Scorpio Bulkers said it will offer, issue, and sell up to $200 million of its common stock in a public offering. The company said it reserved up to $15 million of common shares to sell to Scorpio Services and executive officers of the company at the public offering price.
The shipping company granted the underwriters of the deal a 30-day option to buy up to an additional $30 million of common shares.
Scorpio Bulkers said the proceeds of the offering will go to installments payments due under its Newbuilding Program, for general corporate purposes, and for working capital.
About 3.6 million shares of Scorpio Bulkers were traded by 10:53 a.m. Wednesday, above the company's average trading volume of about 1.1 million shares a day.
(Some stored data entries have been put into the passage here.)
[src/rtl/bga_pkg.sv]
package bga_pkg;

  typedef enum logic {
    ARB_FIXED = 1'b0,
    ARB_LRG   = 1'b1
  } arb_mode_e;

endpackage

[src/rtl/bga_rst_sync.sv]
module bga_rst_sync #(
  parameter int unsigned STAGES = 2
) (
  input  logic clk,
  input  logic rst_n,
  output logic rst_sync_n
);

  logic [STAGES-1:0] sync_q;

  always_ff @(posedge clk or negedge rst_n) begin
    if (!rst_n) begin
      sync_q <= '0;
    end else begin
      sync_q <= {sync_q[STAGES-2:0], 1'b1};
    end
  end

  assign rst_sync_n = sync_q[STAGES-1];

endmodule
TheStreet Ratings team rates SCORPIO BULKERS as a Sell with a ratings score of D-. TheStreet Ratings Team has this to say about their recommendation:
"We rate SCORPIO BULKERS (SALT) a SELL. This is driven by several weaknesses, which we believe should have a greater impact than any strengths, and could make it more difficult for investors to achieve positive results compared to most of the stocks we cover. The company's weaknesses can be seen in multiple areas, such as its deteriorating net income, generally disappointing historical performance in the stock itself and feeble growth in its earnings per share."
Highlights from the analysis by TheStreet Ratings Team goes as follows:
- The company, on the basis of change in net income from the same quarter one year ago, has significantly underperformed when compared to that of the S&P 500 and the Marine industry. The net income has significantly decreased by 388.6% when compared to the same quarter one year ago, falling from -$10.66 million to -$52.07 million.
- Despite any intermediate fluctuations, we have only bad news to report on this stock's performance over the last year: it has tumbled by 73.56%, worse than the S&P 500's performance. Consistent with the plunge in the stock price, the company's earnings per share are down 275.00% compared to the year-earlier quarter. Naturally, the overall market trend is bound to be a significant factor. However, in one sense, the stock's sharp decline last year is a positive for future investors, making it cheaper (in proportion to its earnings over the past year) than most other stocks in its industry. But due to other concerns, we feel the stock is still not a good buy right now.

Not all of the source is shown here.